How do you count the number of edges in an undirected graph?
n(n-1)/2 is the maximum number of edges in a simple undirected graph, not the number of edges for every such graph. Given that you have an adjacency list representation, let it be the case that vertices u and v have an edge between them.
What is the maximum number of edges in an undirected graph with k vertices?
(n-k+1)(n-k)/2 It is because maximum number of edges with n vertices is n(n-1)/2.
What is the maximum number of edges in an undirected graph with eight vertices?
28 edges
Therefore a simple graph with 8 vertices can have a maximum of 28 edges.
What is the estimate for number of edges in an undirected acyclic graph of n vertices?
The number of edges in a complete graph with n vertices = \frac{n(n-1)}{2}. This is because each vertex is connected to every vertex except itself and each edge is precisely double counted.
What is the maximum number of edges in a directed and undirected graph?
The maximum number of edges in an undirected graph is n(n-1)/2 and obviously in a directed graph there are twice as many.
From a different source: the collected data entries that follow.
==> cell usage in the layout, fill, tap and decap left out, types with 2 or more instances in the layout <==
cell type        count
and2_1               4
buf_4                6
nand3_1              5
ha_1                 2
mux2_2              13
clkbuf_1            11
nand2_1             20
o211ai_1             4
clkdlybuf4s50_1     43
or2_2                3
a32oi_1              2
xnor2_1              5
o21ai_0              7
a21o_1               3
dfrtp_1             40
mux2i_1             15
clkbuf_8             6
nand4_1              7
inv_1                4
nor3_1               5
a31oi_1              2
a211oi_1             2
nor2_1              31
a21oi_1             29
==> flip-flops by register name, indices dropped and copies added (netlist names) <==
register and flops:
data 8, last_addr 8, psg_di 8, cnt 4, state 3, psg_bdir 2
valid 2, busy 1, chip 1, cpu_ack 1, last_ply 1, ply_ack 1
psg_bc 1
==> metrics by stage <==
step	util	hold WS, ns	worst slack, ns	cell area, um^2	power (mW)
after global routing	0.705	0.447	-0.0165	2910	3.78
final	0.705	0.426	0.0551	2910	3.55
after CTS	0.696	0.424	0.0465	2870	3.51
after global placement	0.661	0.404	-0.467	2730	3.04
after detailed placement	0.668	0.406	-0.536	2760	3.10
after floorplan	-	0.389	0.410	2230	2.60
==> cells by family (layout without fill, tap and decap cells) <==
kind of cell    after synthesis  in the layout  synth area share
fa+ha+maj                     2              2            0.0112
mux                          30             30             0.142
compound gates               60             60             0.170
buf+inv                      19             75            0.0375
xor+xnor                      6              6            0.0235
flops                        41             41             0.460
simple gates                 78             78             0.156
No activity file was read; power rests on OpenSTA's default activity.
What is the maximum number of edges in an undirected?
What is the minimum number of edges in an undirected graph with n vertices?
(n-1) edges
The minimum number of edges for undirected connected graph is (n-1) edges. To see this, since the graph is connected then there must be a unique path from every vertex to every other vertex and removing any edge will make the graph disconnected.
What is the maximum possible number of edges in an undirected graph with no self loops having 8 vertices?
To get the maximum number of edges the graph should be complete. Therefore, the maximum number of edges in a complete graph is 28.
What is the maximum number of edges in an undirected graph with n vertices Mcq?
Solution: In an undirected graph, there can be maximum n(n-1)/2 edges.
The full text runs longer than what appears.